* Problem to solve: Lines below starting with the line with "assign dc[3] = (x[1]" and going on through the line with "x[gi-1] ^ dc[gi];" must be output exactly; the rest of the records must be left out.

* Data for this exercise:
- - - - -
Context: an optimization exercise on an open-source flow, tuned for small area. The choices shown serve that exercise and are no tape-out recipe. The RTL was checked by simulation tests, not by an equivalence proof against the original design. No driver is modelled on the clock port, so clocking that relies on it looks cheaper here than on a real chip. No activity file was given, so power comes from the tool's default toggle rates.

== wip/umber ==
==> flow/design.v <==
module wiegand_parity (
    input  wire [23:0] payload,
    output wire        even,
    output wire        odd
);
    assign even = ^payload[23:12];
    assign odd  = ~^payload[11:0];
endmodule
module credential_formatter (
    input  wire         en,
    input  wire [25:0]  frame,
    output reg  [207:0] bin_txt,
    output reg  [47:0]  hex_txt
);
    integer i;
    reg [3:0] n;
    reg       lt;
    reg [2:0] lo;
    always @(*) begin
        for (i = 0; i < 26; i = i + 1)
            bin_txt[i*8 +: 8] = {2'b00, en, en, 3'b000, en & frame[25 - i]};
        for (i = 0; i < 6; i = i + 1) begin
            n  = frame[24 - 4*i -: 4];
            lt = n[3] & (n[2] | n[1]);           
            lo = lt ? {n[2] ^ (!n[1] & !n[0]), !(n[1] ^ n[0]), !n[0]} : n[2:0];
            hex_txt[i*8 +: 8] = {1'b0, en & lt, en & !lt, en & !lt,
                                 en & n[3] & !lt, {3{en}} & lo};
        end
    end
endmodule
module wiegand_26_parity_unit (
    input  wire         clk,
    input  wire         rst,
    input  wire         req_valid,
    output wire         req_ready,
    input  wire [28:0]  req_iw,
    input  wire [4:0]   req_txt_len,
    input  wire [247:0] req_txt,
    output wire         resp_valid,
    input  wire         resp_ready,
    output wire [2:0]   resp_status,
    output wire [25:0]  resp_res,
    output wire [1:0]   resp_warn,
    output wire [207:0] resp_bin_txt,
    output wire [47:0]  resp_hex_txt
);
    localparam OP_FROM_BIN24 = 3'd0;
    localparam OP_FROM_BIN26 = 3'd1;
    localparam OP_FROM_HEX   = 3'd2;
    localparam OP_FROM_DEC   = 3'd3;
    localparam OP_RENDER     = 3'd4;
    localparam OP_COMPUTE    = 3'd5;
    localparam OP_VALIDATE   = 3'd6;
    reg         busy;        
    reg         done;        
    reg  [2:0]  op;
    reg  [4:0]  cnt;         
    reg  [123:0] t;          
    reg  [7:0]  tl;          
    reg  [25:0] r;
    reg         ill;         
    reg         inv;         
    reg         foor;        
    reg         covf;        
    reg         cs;          
    reg         dg;          
    wire idle = !busy && !done;
    wire [2:0]  a_op  = req_iw[28:26];
    wire [25:0] a_arg = req_iw[25:0];
    wire a_text = !a_op[2];
    wire a_ill = (a_op == 3'd7) ||
                 (a_text && (a_arg != 26'd0)) ||
                 ((a_op == OP_COMPUTE)  && (a_arg[25:24] != 2'd0)) ||
                 ((a_op == OP_VALIDATE) && (a_arg[25:4]  != 22'd0));
    wire a_pfx = (req_txt[7:0] == 8'h30) && (req_txt[15:14] == 2'b01) &&
                 req_txt[12] && (req_txt[11:8] == 4'h8);    
    reg a_inv;
    always @(*) begin
        case (a_op)
            OP_FROM_BIN24: a_inv = (req_txt_len != 5'd24);
            OP_FROM_BIN26: a_inv = (req_txt_len != 5'd26);
            OP_FROM_HEX:   a_inv = !((req_txt_len == 5'd6) || (req_txt_len == 5'd8 && a_pfx));
            default:       a_inv = 1'b0;
        endcase
    end
    reg [123:0] a_codes;
    reg [7:0]   a_tl;
    reg [7:0]   c;
    reg         keep;
    integer k;
    always @(*) begin
        for (k = 0; k < 31; k = k + 1) begin
            c = req_txt[8*k +: 8];
            keep = (c[7:5] == 3'b001) && (c[4] ^ (c[3:0] == 4'b1100));
            if (k < 8) begin
                a_tl[k] = !c[7] && c[6] && !c[4];
                keep = keep || a_tl[k];
            end
            a_codes[4*k +: 4] = {c[3] | !keep, c[2], c[1] | !keep, c[0]};
        end
    end
    reg [4:0] a_cnt;
    always @(*) begin
        if (a_text)
            a_cnt = req_txt_len;
        else if (a_op == OP_COMPUTE)
            a_cnt = 5'd2;
        else
            a_cnt = 5'd0;
    end
    wire [3:0] h  = t[3:0];
    wire       hl = tl[0];
    wire h_dig = !hl && (!h[3] || (h[2:1] == 2'b00));
    wire h_com = !hl && (h == 4'd12);
    wire h_hex_ok = hl ? ((h[3] == 1'b0) && (h[2:0] != 3'd0) && (h[2:0] != 3'd7))
                       : (!h[3] || (h[2:1] == 2'b00));
    wire [3:0] h_hexval = hl ? {1'b1, h[2] ^ (h[1] & h[0]), h[1] ^ h[0], !h[0]} : h;
    wire h_pfx = cnt[3] || (cnt[2:0] == 3'b111);
    wire [15:0] x = r[16:1];
    wire [15:0] ds;
    wire [9:2]  dc;
    assign ds[0] = h[0];
    assign ds[1] = x[0] ^ h[1];
    assign dc[2] = x[0] & h[1];
    assign ds[2] = x[1] ^ h[2] ^ dc[2];
    assign dc[3] = (x[1] & h[2]) | (dc[2] & (x[1] ^ h[2]));
    wire dk3 = h[3] | dc[3];                  
    assign ds[3] = x[0] ^ x[2] ^ dk3;
    assign dc[4] = (x[0] & x[2]) | (dk3 & (x[0] ^ x[2]));
    genvar gi;
    generate
        for (gi = 4; gi < 9; gi = gi + 1) begin : g_lo
            assign ds[gi]   = x[gi-3] ^ x[gi-1] ^ dc[gi];
            assign dc[gi+1] = (x[gi-3] & x[gi-1]) | (dc[gi] & (x[gi-3] ^ x[gi-1]));
        end
    endgenerate
    wire [15:9] ds0, ds1;
    wire [16:9] dc0, dc1;
    assign dc0[9] = 1'b0;
    assign dc1[9] = 1'b1;
    generate
        for (gi = 9; gi < 16; gi = gi + 1) begin : g_hi
            assign ds0[gi]   = x[gi-3] ^ x[gi-1] ^ dc0[gi];
            assign dc0[gi+1] = (x[gi-3] & x[gi-1]) | (dc0[gi] & (x[gi-3] ^ x[gi-1]));
            assign ds1[gi]   = x[gi-3] ^ x[gi-1] ^ dc1[gi];
            assign dc1[gi+1] = (x[gi-3] & x[gi-1]) | (dc1[gi] & (x[gi-3] ^ x[gi-1]));
        end
    endgenerate
    assign ds[15:9] = dc[9] ? ds1 : ds0;
    wire dec_ovf = (x > 16'd6553) || (x == 16'd6553 && h >= 4'd6);
    wire [4:0] cnt_dec = {cnt[4] ^ (cnt[3:0] == 4'd0), cnt[3] ^ (cnt[2:0] == 3'd0),
                          cnt[2] ^ (cnt[1:0] == 2'd0), cnt[1] ^ !cnt[0], !cnt[0]};
    wire m_bin = (op == OP_FROM_BIN24) || (op == OP_FROM_BIN26);
    wire m_shl = m_bin || (op == OP_COMPUTE);
    wire m_hex = (op == OP_FROM_HEX);
    wire m_dec = (op == OP_FROM_DEC);
    wire step  = busy && (cnt != 5'd0);
    always @(posedge clk) begin
        if (rst) begin
            busy <= 1'b0;
            done <= 1'b0;
        end else if (idle) begin
            busy <= req_valid;
        end else if (busy) begin
            if (cnt == 5'd0) begin
                busy <= 1'b0;
                done <= 1'b1;
            end
        end else if (resp_ready) begin
            done <= 1'b0;
        end
        if (idle) begin
            op   <= a_op;
            cnt  <= a_cnt;
            t    <= a_codes;
            tl   <= a_tl;
            r    <= {a_arg[0], a_arg[25:1]};
            ill  <= a_ill;
            inv  <= a_inv;
            foor <= 1'b0;
            covf <= 1'b0;
            cs   <= 1'b0;
            dg   <= 1'b0;
        end else begin
            t  <= {4'd0, t[123:4]};
            tl <= {1'b0, tl[7:1]};
            if (step) begin
                cnt <= cnt_dec;
                if (m_shl) begin
                    r[25:2] <= r[24:1];
                    r[1]    <= (op == OP_FROM_BIN24) ? h[0] : r[0];
                    r[0]    <= (op == OP_COMPUTE) ? r[25] : h[0];
                    if (m_bin && (hl || h[3:1] != 3'd0))
                        inv <= 1'b1;
                end
                if (m_hex) begin
                    r[24:1] <= {r[20:1], h_hexval};
                    if (!h_hex_ok && !h_pfx)
                        inv <= 1'b1;
                end
                if (m_dec) begin
                    if (h_com) begin
                        if (cs || !dg)
                            inv <= 1'b1;
                        cs   <= 1'b1;
                        dg   <= 1'b0;
                        foor <= covf || (r[16:9] != 8'd0);
                        covf <= 1'b0;
                        r[24:17] <= r[8:1];
                        r[16:1]  <= 16'd0;
                    end else if (h_dig) begin
                        dg      <= 1'b1;
                        r[16:1] <= ds[15:0];
                        if (dec_ovf)
                            covf <= 1'b1;
                    end else begin
                        inv <= 1'b1;
                    end
                end
            end
        end
    end
    wire o_text = !op[2];
    wire bad    = ill || inv || foor || covf || (m_dec && !(cs && dg));
    wire ok     = done && !rst && !bad;
    wire en_t   = ok && o_text;
    wire en_r   = ok && (op == OP_RENDER);
    wire en_c   = ok && (op == OP_COMPUTE);
    wire en_v   = ok && (op == OP_VALIDATE);
    wire en_tr  = en_t || en_r;
    wire pe, po;
    wiegand_parity u_parity (
        .payload (r[24:1]),
        .even    (pe),
        .odd     (po)
    );
    wire valid = done && !rst;
    assign req_ready  = idle && !rst;
    assign resp_valid = valid;
    assign resp_status = !valid ? 3'd0 :
                         ill    ? 3'd4 :
                         (inv || (m_dec && !(cs && dg))) ? 3'd1 :
                         foor   ? 3'd2 :
                         covf   ? 3'd3 : 3'd0;
    assign resp_res[25]   = en_t & pe;
    assign resp_res[24]   = en_t & r[24];
    assign resp_res[23:4] = {20{en_tr}} & r[23:4];
    assign resp_res[3]    = (en_tr & r[3]) | (en_v & r[0]);
    assign resp_res[2]    = (en_tr & r[2]) | (en_v & r[25]);
    assign resp_res[1]    = (en_tr & r[1]) | (en_v & (r[2] ^ r[0])) | (en_c & pe);
    assign resp_res[0]    = ((en_t | en_c) & po) | (en_r & r[0]) | (en_v & (r[1] ^ r[25]));
    assign resp_warn = (en_t && op == OP_FROM_BIN26) ? {r[25] ^ pe, r[0] ^ po} : 2'b00;
    credential_formatter u_fmt (
        .en      (en_r),
        .frame   ({r[24], r[23:0], r[25]}),
        .bin_txt (resp_bin_txt),
        .hex_txt (resp_hex_txt)
    );
endmodule
clock: 6.0 ns
lec_check: 0
cap_margin: 20
core_margin: 2
core_utilization: 40
slew_margin: 20
standard.sh (not shown) runs the stock make flow with config.mk's settings and CLKGATE_MAP_FILE= SYNTH_SCRIPT=/design/flow/synth_recipe.tcl, a recipe that flattens the netlist after the stock synthesis.
==> flow/flow/run.sh <==
#!/bin/bash
# Standard layout, with: the port buffers made from the smallest buffer cell;
# tie cells shared by up to 4 constant outputs each (flow/post_floorplan.tcl);
# a clock tree of clkbuf_8 without dummy loads, where a leaf buffer with many
# flip-flops is upsized to clkbuf_16 after CTS (flow/post_cts.tcl).
set -euo pipefail
export BUFFER_PORTS_ARGS="-buffer_cell sky130_fd_sc_hd__buf_1"
export SKIP_REPAIR_TIE_FANOUT=1
export POST_FLOORPLAN_TCL="$PWD/flow/post_floorplan.tcl"
export CTS_ARGS="-sink_clustering_enable -repair_clock_nets -dont_use_dummy_load -buf_list sky130_fd_sc_hd__clkbuf_8"
export POST_CTS_TCL="$PWD/flow/post_cts.tcl"
bash standard.sh > standard_flow.log 2>&1
==> flow/flow/post_cts.tcl <==
# Upsize each clkbuf_8 of the clock tree that drives more than 16 pins to
# clkbuf_16, then legalise the placement again.
set changed 0
foreach inst [[ord::get_db_block] getInsts] {
  if { [[$inst getMaster] getName] ne "sky130_fd_sc_hd__clkbuf_8" } { continue }
  set net [[$inst findITerm X] getNet]
  if { $net eq "NULL" } { continue }
  set n [llength [$net getITerms]]
  if { $n > 17 } {
    puts "post_cts: [$inst getName] drives [expr {$n - 1}] pins: clkbuf_16"
    replace_cell [$inst getName] sky130_fd_sc_hd__clkbuf_16
    incr changed
  }
}
if { $changed } {
  detailed_placement
  check_placement -verbose
}
==> flow/flow/post_floorplan.tcl <==
foreach var {TIELO_CELL_AND_PORT TIEHI_CELL_AND_PORT} {
  set cell_name [lindex $::env($var) 0]
  set lib_name [get_name [get_property [lindex [get_lib_cell $cell_name] 0] library]]
  set pin $lib_name/$cell_name/[lindex $::env($var) 1]
  repair_tie_fanout -separation $::env(TIE_SEPARATION) -max_fanout 4 $pin
}
wip/umber finished end to end and its layout was clean on timing, DRC and antenna.
The inputs of wip/maple differ from those of wip/umber as listed below.
# wip/umber
export LEC_CHECK = 0
export CAP_MARGIN = 20
export CORE_MARGIN = 2
export CORE_UTILIZATION = 40
export SLEW_MARGIN = 20
create_clock -name core_clock -period 6.0 [get_ports {clk}]
# wip/maple
export LEC_CHECK = 0
export CAP_MARGIN = 20
export CORE_MARGIN = 2
export CORE_UTILIZATION = 30
export SLEW_MARGIN = 20
create_clock -name core_clock -period 6.0 [get_ports {clk}]
==> flow/flow/run.sh <==
#!/bin/bash
# Standard layout, with the port buffers made from the smallest buffer cell
# and one tie cell shared by all constant outputs.
set -euo pipefail
export BUFFER_PORTS_ARGS="-buffer_cell sky130_fd_sc_hd__buf_1"
export SKIP_REPAIR_TIE_FANOUT=1
bash standard.sh > standard_flow.log 2>&1
removed: flow/flow/post_cts.tcl
removed: flow/flow/post_floorplan.tcl
Notes after the runs:
Comparing wip/maple with wip/umber, the register share of the cell area came out essentially unchanged. Of the two values seen for uppermost metal layer occupied by signal nets, met4 was produced by wip/maple and met5 by wip/umber. Global-route usage: wip/maple vs wip/umber down 6.3 points. The clock period minus worst slack in wip/maple was higher than what wip/umber gave. Diode insertion count for antenna repair down 5 in wip/maple wrt wip/umber. Compared with wip/umber, in wip/maple non-clock buffer count has increased; internal cell power has increased; growth of design area from synthesis to finish has remained practically unchanged; total power of the final layout has increased. The average wire per standard cell in wip/maple sits 3.1% below the value recorded for wip/umber. The area taken by flip-flops and latches was comparable across wip/umber and wip/maple. Share of final-layout standard cells stronger than drive strength 1 ends up higher on wip/maple.
### wip/maple -> wip/quartz
# wip/maple
export LEC_CHECK = 0
export CAP_MARGIN = 20
export CORE_MARGIN = 2
export CORE_UTILIZATION = 30
export SLEW_MARGIN = 20
create_clock -name core_clock -period 6.0 [get_ports {clk}]
# wip/quartz
export LEC_CHECK = 0
export CAP_MARGIN = 20
export CORE_MARGIN = 2
export CORE_UTILIZATION = 40
export SLEW_MARGIN = 20
create_clock -name core_clock -period 6.0 [get_ports {clk}]
==> flow/flow/run.sh <==
#!/bin/bash
# Standard layout, with: the port buffers made from the smallest buffer cell;
# tie cells shared by up to 8 constant outputs each (flow/post_floorplan.tcl);
# a clock tree of clkbuf_8 without dummy loads, where a leaf buffer with many
# flip-flops is upsized to clkbuf_16 after CTS (flow/post_cts.tcl).
set -euo pipefail
export BUFFER_PORTS_ARGS="-buffer_cell sky130_fd_sc_hd__buf_1"
export SKIP_REPAIR_TIE_FANOUT=1
export POST_FLOORPLAN_TCL="$PWD/flow/post_floorplan.tcl"
export CTS_ARGS="-sink_clustering_enable -repair_clock_nets -dont_use_dummy_load -buf_list sky130_fd_sc_hd__clkbuf_8"
export POST_CTS_TCL="$PWD/flow/post_cts.tcl"
bash standard.sh > standard_flow.log 2>&1
==> flow/flow/post_cts.tcl (new file) <==
# Upsize each clkbuf_8 of the clock tree that drives more than 16 pins to
# clkbuf_16, then legalise the placement again.
set changed 0
foreach inst [[ord::get_db_block] getInsts] {
  if { [[$inst getMaster] getName] ne "sky130_fd_sc_hd__clkbuf_8" } { continue }
  set net [[$inst findITerm X] getNet]
  if { $net eq "NULL" } { continue }
  set n [llength [$net getITerms]]
  if { $n > 17 } {
    puts "post_cts: [$inst getName] drives [expr {$n - 1}] pins: clkbuf_16"
    replace_cell [$inst getName] sky130_fd_sc_hd__clkbuf_16
    incr changed
  }
}
if { $changed } {
  detailed_placement
  check_placement -verbose
}
==> flow/flow/post_floorplan.tcl (new file) <==
# Tie-cell fanout repair as ORFS's floorplan step does it, but letting one
# tie cell drive up to 8 loads.
foreach var {TIELO_CELL_AND_PORT TIEHI_CELL_AND_PORT} {
  set cell_name [lindex $::env($var) 0]
  set lib_name [get_name [get_property [lindex [get_lib_cell $cell_name] 0] library]]
  set pin $lib_name/$cell_name/[lindex $::env($var) 1]
  repair_tie_fanout -separation $::env(TIE_SEPARATION) -max_fanout 8 $pin
}
--- outcome ---
- Comparing wip/maple and wip/quartz, the higher placer congestion estimate is on wip/quartz.
- Going from wip/maple to wip/quartz, design area did not really move; internal reg-to-reg setup slack went up.

==> port drivers added, routing unchanged <==
No port has a modelled driver above. Below, the same layouts with a new extraction and two added sets of constraints.
Step 1 (the two cells are an assumption about what drives the block):
set clk [get_ports {clk}]
set_driving_cell -lib_cell sky130_fd_sc_hd__clkbuf_16 $clk
set_driving_cell -lib_cell sky130_fd_sc_hd__buf_2 [delete_from_list [all_inputs] $clk]
Step 2 also shifts input and output timing later by t, the mid clock arrival at the registers, as if the neighbouring blocks saw the same clock.
a / b / c = ideal ports / drivers / drivers and shift; a / b = the first two.
run | shift t [ns] | setup WS [ns] | cell pins on the clock port's net
wip/umber | 0.484 | 0.293 / 0.293 / 0.293 | 1
wip/maple | 0.484 | 0.231 / 0.231 / 0.231 | 1
wip/quartz | 0.484 | 0.293 / 0.293 / 0.293 | 1
After both steps setup and hold are still met in every run listed.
- - - - -
* Written solution:
    assign dc[3] = (x[1] & h[2]) | (dc[2] & (x[1] ^ h[2]));
    wire dk3 = h[3] | dc[3];                  
    assign ds[3] = x[0] ^ x[2] ^ dk3;
    assign dc[4] = (x[0] & x[2]) | (dk3 & (x[0] ^ x[2]));
    genvar gi;
    generate
        for (gi = 4; gi < 9; gi = gi + 1) begin : g_lo
            assign ds[gi]   = x[gi-3] ^ x[gi-1] ^ dc[gi];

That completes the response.